Input:
--- src/rtl/core/pft_pkg.sv ---
// Package with widths and shared types for the prime factorizer.
package pft_pkg;
   localparam int NUM_WIDTH = 32;
   localparam int CNT_WIDTH = $clog2(NUM_WIDTH + 1);
   typedef logic [NUM_WIDTH-1:0] num_type;

   typedef struct packed {
      logic start;
      logic busy;
      logic done;
   } div_ctl_type;
endpackage

--- src/rtl/core/pft_divider.sv ---
// Restoring divider that produces one quotient bit per cycle.
module pft_divider (
   input  logic             clock,
   input  logic             reset,
   input  logic             start,
   input  pft_pkg::num_type dividend,
   input  pft_pkg::num_type divisor,
   output pft_pkg::div_ctl_type ctl,
   output pft_pkg::num_type quotient,
   output pft_pkg::num_type remainder
);
   pft_pkg::num_type quo_ff, quo_in, rem_ff, rem_in, dsr_ff, dsr_in;
   logic [pft_pkg::CNT_WIDTH-1:0] cnt_ff, cnt_in;
   logic busy_ff, busy_in, done_ff, done_in;
   logic [pft_pkg::NUM_WIDTH:0] trial;
   logic [pft_pkg::NUM_WIDTH:0] shifted;

   always_comb begin
      quo_in  = quo_ff;
      rem_in  = rem_ff;
      dsr_in  = dsr_ff;
      cnt_in  = cnt_ff;
      busy_in = busy_ff;
      done_in = 1'b0;
      shifted = {rem_ff, quo_ff[pft_pkg::NUM_WIDTH-1]};
      trial   = shifted - {1'b0, dsr_ff};
      if (start) begin
         quo_in  = dividend;
         rem_in  = '0;
         dsr_in  = divisor;
         cnt_in  = pft_pkg::CNT_WIDTH'(pft_pkg::NUM_WIDTH);
         busy_in = 1'b1;
      end else if (busy_ff) begin
         if (!trial[pft_pkg::NUM_WIDTH]) begin
            rem_in = trial[pft_pkg::NUM_WIDTH-1:0];
            quo_in = {quo_ff[pft_pkg::NUM_WIDTH-2:0], 1'b1};
         end else begin
            rem_in = shifted[pft_pkg::NUM_WIDTH-1:0];
            quo_in = {quo_ff[pft_pkg::NUM_WIDTH-2:0], 1'b0};
         end
         cnt_in = cnt_ff - 1'b1;
         if (cnt_ff == pft_pkg::CNT_WIDTH'(1)) begin
            busy_in = 1'b0;
            done_in = 1'b1;
         end
      end
   end

   always_ff @(posedge clock) begin
      if (reset) begin
         busy_ff <= 1'b0;
         done_ff <= 1'b0;
         cnt_ff  <= '0;
      end else begin
         busy_ff <= busy_in;
         done_ff <= done_in;
         cnt_ff  <= cnt_in;
      end
      quo_ff <= quo_in;
      rem_ff <= rem_in;
      dsr_ff <= dsr_in;
   end

   assign ctl       = '{start: start, busy: busy_ff, done: done_ff};
   assign quotient  = quo_ff;
   assign remainder = rem_ff;
endmodule

--- src/rtl/core/prime_factorizer_totient.sv ---
// Top level: trial-division factorizer with Euler totient on a shared divider.
// Each trial divisor costs one divide on the shared divider.
// A 32-bit prime needs about 65536 trials.
// Inputs 0 and 1 skip the divider and go straight to EMIT; one item is in work at a time.
// Reset is synchronous and active high; it returns the sequencer to idle.
module prime_factorizer_totient (
   input  logic        clock,
   input  logic        reset,
   input  logic        req_tvalid,
   output logic        req_tready,
   input  logic [31:0] req_tdata,   // number
   output logic        rsp_tvalid,
   input  logic        rsp_tready,
   output logic [63:0] rsp_tdata,   // totient (upper), factor (lower)
   output logic        rsp_tlast    // last
);
   typedef enum logic [2:0] {
      IDLE, TRY, TRY_WAIT, PHI_DIV, PHI_WAIT, N_DIV, N_WAIT, EMIT
   } state_type;

   state_type state_ff, state_in;
   pft_pkg::num_type n_ff, n_in, d_ff, d_in, phi_ff, phi_in, prev_ff, prev_in;
   pft_pkg::num_type fac_ff, fac_in, tot_ff, tot_in;
   logic last_ff, last_in, vld_ff, vld_in;
   logic start;
   pft_pkg::num_type dvd, dsr, quo, rem;
   pft_pkg::div_ctl_type ctl;
   logic [pft_pkg::NUM_WIDTH:0] d_next;

   pft_divider u_div (
      .clock(clock), .reset(reset), .start(start), .dividend(dvd), .divisor(dsr),
      .ctl(ctl), .quotient(quo), .remainder(rem)
   );

   always_comb begin
      state_in = state_ff;
      n_in = n_ff; d_in = d_ff; phi_in = phi_ff; prev_in = prev_ff;
      fac_in = fac_ff; tot_in = tot_ff; last_in = last_ff; vld_in = vld_ff;
      start = 1'b0;
      dvd = n_ff;
      dsr = d_ff;
      d_next = {1'b0, d_ff} + 1'b1;
      if (vld_ff && rsp_tready) vld_in = 1'b0;
      unique case (state_ff)
         IDLE: begin
            if (req_tvalid) begin
               n_in = req_tdata; phi_in = req_tdata; d_in = 32'd2; prev_in = '0;
               if (req_tdata == 32'd0 || req_tdata == 32'd1) begin
                  fac_in = req_tdata; tot_in = req_tdata; last_in = 1'b1;
                  state_in = EMIT;
               end else begin
                  state_in = TRY;
               end
            end
         end
         TRY: begin
            start = 1'b1;
            state_in = TRY_WAIT;
         end
         TRY_WAIT: begin
            if (ctl.done) begin
               if (quo < d_ff) begin
                  d_in = n_ff;
                  state_in = PHI_DIV;
               end else if (rem == '0) begin
                  state_in = PHI_DIV;
               end else begin
                  d_in = d_next[pft_pkg::NUM_WIDTH-1:0];
                  state_in = TRY;
               end
            end
         end
         PHI_DIV: begin
            if (d_ff != prev_ff) begin
               dvd = phi_ff;
               start = 1'b1;
               state_in = PHI_WAIT;
            end else begin
               state_in = N_DIV;
            end
         end
         PHI_WAIT: begin
            if (ctl.done) begin
               phi_in = pft_pkg::num_type'(quo * (d_ff - 1'b1));
               state_in = N_DIV;
            end
         end
         N_DIV: begin
            start = 1'b1;
            state_in = N_WAIT;
         end
         N_WAIT: begin
            if (ctl.done) begin
               n_in = quo;
               prev_in = d_ff;
               fac_in = d_ff;
               last_in = (quo == 32'd1);
               tot_in = (quo == 32'd1) ? phi_ff : '0;
               state_in = EMIT;
            end
         end
         EMIT: begin
            if (!vld_ff || rsp_tready) begin
               vld_in = 1'b1;
               state_in = last_ff ? IDLE : TRY;
            end
         end
         default: state_in = IDLE;
      endcase
   end

   always_ff @(posedge clock) begin
      if (reset) begin
         state_ff <= IDLE;
         vld_ff <= 1'b0;
      end else begin
         state_ff <= state_in;
         vld_ff <= vld_in;
      end
      n_ff <= n_in; d_ff <= d_in; phi_ff <= phi_in; prev_ff <= prev_in;
      fac_ff <= fac_in; tot_ff <= tot_in; last_ff <= last_in;
   end

   logic [31:0] out_fac, out_tot;
   logic out_last;
   always_ff @(posedge clock) begin
      if (state_ff == EMIT && (!vld_ff || rsp_tready)) begin
         out_fac <= fac_ff;
         out_tot <= tot_ff;
         out_last <= last_ff;
      end
   end

   assign req_tready = (state_ff == IDLE);
   assign rsp_tvalid = vld_ff;
   assign rsp_tdata = {out_tot, out_fac};
   assign rsp_tlast = out_last;
endmodule
--- config.mk ---
export PLATFORM = sky130hd
export DESIGN_NAME = prime_factorizer_totient
export DESIGN_NICKNAME = d
export VERILOG_FILES = /design/src/rtl/core/pft_pkg.sv /design/src/rtl/core/pft_divider.sv /design/src/rtl/core/prime_factorizer_totient.sv
export SDC_FILE = /design/constraint.sdc
export NUM_CORES = 2
export LEC_CHECK = 0
export ABC_AREA = 1
export BUFFER_PORTS_ARGS = -buffer_cell sky130_fd_sc_hd__buf_2
export CORE_MARGIN = 10
export CORE_UTILIZATION = 58
export DETAILED_ROUTE_END_ITERATION = 8
export HOLD_SLACK_MARGIN = 0.08
export PLACE_DENSITY = 0.82
export SKIP_CTS_REPAIR_TIMING = 1
export SLEW_MARGIN = 20
export SYNTH_ARGS = -nofsm -noshare
export SYNTH_HDL_FRONTEND = slang
export SYNTH_SLANG_ARGS = --single-unit
--- constraint.sdc ---
create_clock -name clock -period 10.4 [get_ports clock]
set_clock_uncertainty 0.2 [all_clocks]
set_input_delay 3.12 -clock clock [delete_from_list [all_inputs] [get_ports clock]]
set_output_delay 3.12 -clock clock [all_outputs]
set_load 0.05 [all_outputs]
-- After elaboration in Yosys (flattened, before gate mapping)
Index checks and enable logic that the tools add are counted.
W data, S select, Z words.
- bits of input ports: 36
- bits in registers: 366
- order comparisons: 1
- add/sub/neg operators: 4
- reductions and logical operators: 20
- eq/ne operators: 18
- multiplexer cells: 51
- multipliers: 1
- bitwise operators: 1
- operators by type and width (cell ; number):
    $mux W32 ; 18
    $pmux W32 S2 ; 6
    $eq A32 B1 Y1 const B ; 2
    $logic_not A32 Y1 ; 2
    $sub A33 B32 Y33 ; 1
    $add A32 B1 Y32 const B ; 1
    $lt A32 B32 Y1 ; 1
    $mul A32 B32 Y32 ; 1
    $ne A32 B32 Y1 ; 1
    $sub A32 B1 Y32 const B ; 1
    $pmux W3 S8 ; 1
    $mux W3 ; 6
    $mux W1 ; 14
    $eq A3 B3 Y1 const B ; 4
    $mux W6 ; 2
    $ne A2 B1 Y1 const B ; 4
    $reduce_and A4 Y1 ; 2
    $reduce_bool A2 Y1 ; 4
    $eq A3 B2 Y1 const B ; 2
    $eq A6 B1 Y1 const B ; 1
    $reduce_and A3 Y1 ; 2
    $sub A6 B1 Y6 const B ; 1
    $reduce_and A5 Y1 ; 1
    $mux W2 ; 2
    other kinds (11) ; 16

-- Longest topological paths before layout
- depth in word-level cells: 5
- depth in mapped cells: 51
- gate-level depth less buffers: 49

-- Modules after synthesis
From an unflattened synthesis, not the netlist that was laid out.
- cell total of the unflattened synthesis: 4270
- area, all modules: 35607.9 um^2
- modules (own cells, without submodules) (module ; area an instance (um^2) ; cells each ; times used):
    prime_factorizer_totient ; 28671.2 ; 3234 ; 1
    pft_divider ; 6936.7 ; 1036 ; 1

-- Worst setup path after synthesis
OpenSTA, ideal clock, no wires.
- path kind: register to register
- from: register d_ff[0]
- to: register phi_ff[31] (data pin)
- buffers on the path: 5
- setup slack: 1568 ps
- data arrival time: 8379 ps
- data required time: 9947 ps
- cell stages (with the launch flop): 39
- cells stage by stage: edfxtp_1 buf_2 inv_2 clkbuf_1 buf_1 ha_1 nand2_2 o21ai_0 nand2_1 clkbuf_1 inv_1 clkbuf_1 nand2_1 fa_1 inv_1 fa_1 fa_1 inv_1 (+3 left out) inv_1 fa_1 inv_1 fa_1 fa_1 ha_1 nand2_1 nor4_1 nand4_1 nand3_1 nand2_1 o211ai_1 a21oi_1 or3_1 nand2_1 nand3_1 nand3_1 nand2_1
- longest elaborated chain between the ends: 4
- RTL lines (what ; RTL line ; source):
    from (decl) ; prime_factorizer_totient.sv:22 ; pft_pkg::num_type n_ff, n_in, d_ff, d_in, phi_ff, phi_in, prev_ff, prev_in;
    from (signal assigned) ; prime_factorizer_totient.sv:120 ; n_ff <= n_in; d_ff <= d_in; phi_ff <= phi_in; prev_ff <= prev_in;
    $sub A32 B1 Y32 ; prime_factorizer_totient.sv:84 ; phi_in = pft_pkg::num_type'(quo * (d_ff - 1'b1));
    $mul A32 B32 Y32 ; prime_factorizer_totient.sv:84 ;
    $mux W32 ; prime_factorizer_totient.sv:83 ; if (ctl.done) begin
    $pmux W32 S2 ; prime_factorizer_totient.sv:44 ; unique case (state_ff)
    via phi_in[31] ; prime_factorizer_totient.sv:22 ;
    to (signal assigned) ; prime_factorizer_totient.sv:120 ;
    to (decl) ; prime_factorizer_totient.sv:22 ;
The timed path passes the listed nets, and every way through them passes these cells. The select of a mux whose other input is x is not followed.
A chain may end at the register's enable or synchronous reset.

-- Worst setup path after layout
- from: register d_ff[1]
- to: register phi_ff[31] (data pin)
Same word-level chain as after synthesis.

==> key figures <==
Die
  • Die Y-Extent: 263 um
  • Core area: 58000 um2
  • Die width: 263 um
  • Rows: 88
  • Initial Utilization: 58.9%
  • Area of the die: 69000 um2
  • Io pins: 103

Setup path
  • Crit-path leading delay family: adder cells
  • CP max-delay cell: inv_1
  • CP startpoint kind: register
  • Setup CP Type: register to register
  • Arrival time at the worst endpoint: 9500 ps
  • Most used cell, CP: fa_1
  • Critical-path maximum fanout: 14
  • Worst setup EP type: register
  • Worst path required time: 10500 ps
  • Critical path's largest stage delay: 560 ps
  • CP Buf/Inv Count: 7

Logic synthesis
  • Cells after synthesis: 3895
  • Syn Nets: 4530
  • Post-synthesis adder-cell area fraction: 30.9%
  • Yosys reg bits: 366
  • Synth area leader: edfxtp_1
  • Top-area cell type share of the netlist area: 28.3%
  • Most common cell in the synthesized netlist: nand2_1
  • Most instantiated cells after synthesis: nand2_1 (822), inv_1 (692), nor2_1 (444)
  • Post-synthesis simple-gate area fraction: 18.6%
  • EDFF count, synth: 322
  • Compound-Gate Fraction of Synth Area: 7.45%
  • Async S/R FF share, synth: 0%
  • Register area share after synthesis: 30.9%
  • Yosys Warn Count: 0
  • Synth Area in XOR/XNOR: 2.67%
  • Multiplexer share of the synthesized area: 0%
  • Mapped Avg Cell Area: 8.77 um2
  • Largest cells by area after synthesis: edfxtp_1 (28%), fa_1 (24%), nand2_1 (9.0%), inv_1 (7.6%), ha_1 (7.0%)
  • Number of unique standard cell types used by synthesis: 59
  • Main combinational cell family by area after synthesis: adder cells
  • Main flop type after synthesis: edfxtp_1
  • Cell Area, Synth: 34200 um2

STA
  • Endpoints failing setup: 0
  • Worst hold slack: 215 ps
  • Tcrit/Tclk final: 90.4%
  • Max Fclk: 106 MHz
  • Slew margin rel.: 27.6%
  • Slew @ Worst Pin: 1090 ps
  • RSZ-0062 raised after global routing: no
  • Max Slew Vio Count: 0
  • Fin crit period: 9400 ps
  • Fin Setup TNS: 0 ps
  • Final hold violation count: 0

Cells and area
  • Nets: 4587
  • Area grow syn2layout: 7.20%
  • Layout cells sized above 1: 7.07%
  • Number of fill cells in the layout: 4697

Global route
  • Congestion Overflow GR: 0
  • Pin count of the biggest net entering global routing: 79
  • Total GRT Usage: 32.9%
  • Vias in the first global route: 29000
  • First-pass GRT wire length: 174000 um
  • Initial antenna violation count: 5

Routing
  • Drt drc: 0
  • Avg WL per Cell: 24.3 um
  • Final ANT Viol Nets: 0
  • Detailed-router iteration count before antenna repair: 9
  • Via count: 28800
  • Routed vias/inst: 6.08
  • Detailed Route WL: 115000 um
  • Drt initial violations: 3816

Placement
  • Port bufs: 102
  • Gpl congestion: 1.08
  • Detail Placement HPWL: 88200 um

Clock network
  • Clock Tree Buf Depth: 3
  • Worst-path clk slew: 70 ps
  • CTS tree: yes
  • Clock Latency Late Sink: 560 ps
  • Root Buffer: clkbuf_16
  • Sink Count: 366
  • H-tree lvl count: 2
  • CTS Buf Count: 35

Status
  • Status: finished clean

Flow run
  • Maxcap violations: 0

Hold path
  • Hold Crit Class: register to register
-- final timing paths --
path	from	endpoint	slack [ps]	depth (start not counted)
worst max-delay path	d_ff[1]$_SDFFCE_PN1P_	phi_ff[31]$_DFFE_PP_	1000	33
worst min register to register	tot_ff[19]$_DFFE_PP_	out_tot[19]$_DFFE_PP_	210	0
worst max register to register	d_ff[1]$_SDFFCE_PN1P_	phi_ff[31]$_DFFE_PP_	1000	33
worst min-delay path	tot_ff[19]$_DFFE_PP_	out_tot[19]$_DFFE_PP_	210	0
-- through the flow --
step | utilization (%) | instances | setup WS [ps] | instance area, um2
after CTS | 63.1 | 4739 | 1110 | 36600
after floorplan | - | 3895 | 1570 | 34200
after detailed placement | 61.2 | 4680 | 1140 | 35500
after global placement | 61.2 | 4680 | 1350 | 35500
after global routing | 63.1 | 4739 | 620 | 36600
final | 63.1 | 4743 | 1000 | 36600
-- cell usage in the layout, fill, tap and decap left out, types with 4 or more instances in the layout --
master / instances
buf_4: 57
o21bai_1: 4
nor3_1: 21
edfxtp_1: 322
ha_1: 190
nor4_1: 30
xnor2_1: 50
a221oi_1: 4
o31ai_1: 4
a31oi_1: 6
fa_1: 409
inv_1: 690
a21o_1: 6
o21ai_1: 12
diode_2: 4
nor2_4: 6
inv_2: 12
a32o_1: 4
buf_2: 102
nand2_2: 12
nor2_2: 10
clkinv_1: 16
nand3_1: 106
nor2_1: 441
o21ai_0: 233
xor2_1: 51
or2_2: 16
nand4_1: 28
nand3b_1: 9
o211ai_1: 11
clkbuf_1: 7
dfxtp_1: 44
a21oi_1: 113
o221ai_1: 33
o21a_1: 9
clkbuf_16: 35
nand2_1: 821
-- metal layers --
layer,vias to the layer above,GRT usage [%],part of all wire (%)
li1,12400,-,-
met1,13700,41.5,35
met2,2204,50.0,44
met3,521,8.96,14
met4,2,19.6,7.0
met5,-,0,0.011
-- logic make-up (layout without fill, tap and decap cells) --
| group | count (synthesis) | in the layout |
|---|---|---|
| compound gates | 452 | 452 |
| xor+xnor | 102 | 102 |
| fa+ha+maj | 599 | 599 |
| buf+inv | 853 | 932 |
| flops | 366 | 366 |
| other cells | 0 | 4 |
| simple gates | 1523 | 1523 |
-- registers in the layout, indices dropped and copies added, names as in the netlist, 3 cells and up --
register	cells
prev_ff	32
u_div.cnt_ff	6
u_div.quotient	32
phi_ff	32
u_div.dsr_ff	32
state_ff	3
n_ff	32
fac_ff	32
out_fac	32
d_ff	32
u_div.remainder	32
tot_ff	32
out_tot	32
-- area by class of cell --
type | instances | area (um2) | share of cell area [%]
multi-input combinational | 2676 | 20400 | 55.7
sequential | 366 | 10600 | 28.8
inverter | 714 | 2680 | 7.33
tap | 765 | 957 | 2.61
clock buffer | 45 | 943 | 2.58
timing repair buffer | 159 | 938 | 2.56
clock inverter | 14 | 138 | 0.376
antenna | 4 | 10.0 | 0.0273
-- worst reg2reg max path, delay by kind of cell (launching register included) --
kind	cells	cell delay (ps)
adder cells (fa/ha/maj)	10	4590
AND/OR/NAND/NOR	13	2290
buffers and inverters	7	1070
AO/OA/AOI/OAI	3	550
flip-flops	1	480
Power is not shown: default switching activity piles up to over one toggle a cycle in this logic, so the estimate is an artifact.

What the exercise asks:
Produce only the lines from the line containing "Buf Depth: 3" through the line containing "clkinv_1: 16", inclusive of both, exactly as they stand in the entries above.

Solution to this task:
  • Clock Tree Buf Depth: 3
  • Worst-path clk slew: 70 ps
  • CTS tree: yes
  • Clock Latency Late Sink: 560 ps
  • Root Buffer: clkbuf_16
  • Sink Count: 366
  • H-tree lvl count: 2
  • CTS Buf Count: 35

Status
  • Status: finished clean

Flow run
  • Maxcap violations: 0

Hold path
  • Hold Crit Class: register to register
-- final timing paths --
path	from	endpoint	slack [ps]	depth (start not counted)
worst max-delay path	d_ff[1]$_SDFFCE_PN1P_	phi_ff[31]$_DFFE_PP_	1000	33
worst min register to register	tot_ff[19]$_DFFE_PP_	out_tot[19]$_DFFE_PP_	210	0
worst max register to register	d_ff[1]$_SDFFCE_PN1P_	phi_ff[31]$_DFFE_PP_	1000	33
worst min-delay path	tot_ff[19]$_DFFE_PP_	out_tot[19]$_DFFE_PP_	210	0
-- through the flow --
step | utilization (%) | instances | setup WS [ps] | instance area, um2
after CTS | 63.1 | 4739 | 1110 | 36600
after floorplan | - | 3895 | 1570 | 34200
after detailed placement | 61.2 | 4680 | 1140 | 35500
after global placement | 61.2 | 4680 | 1350 | 35500
after global routing | 63.1 | 4739 | 620 | 36600
final | 63.1 | 4743 | 1000 | 36600
-- cell usage in the layout, fill, tap and decap left out, types with 4 or more instances in the layout --
master / instances
buf_4: 57
o21bai_1: 4
nor3_1: 21
edfxtp_1: 322
ha_1: 190
nor4_1: 30
xnor2_1: 50
a221oi_1: 4
o31ai_1: 4
a31oi_1: 6
fa_1: 409
inv_1: 690
a21o_1: 6
o21ai_1: 12
diode_2: 4
nor2_4: 6
inv_2: 12
a32o_1: 4
buf_2: 102
nand2_2: 12
nor2_2: 10
clkinv_1: 16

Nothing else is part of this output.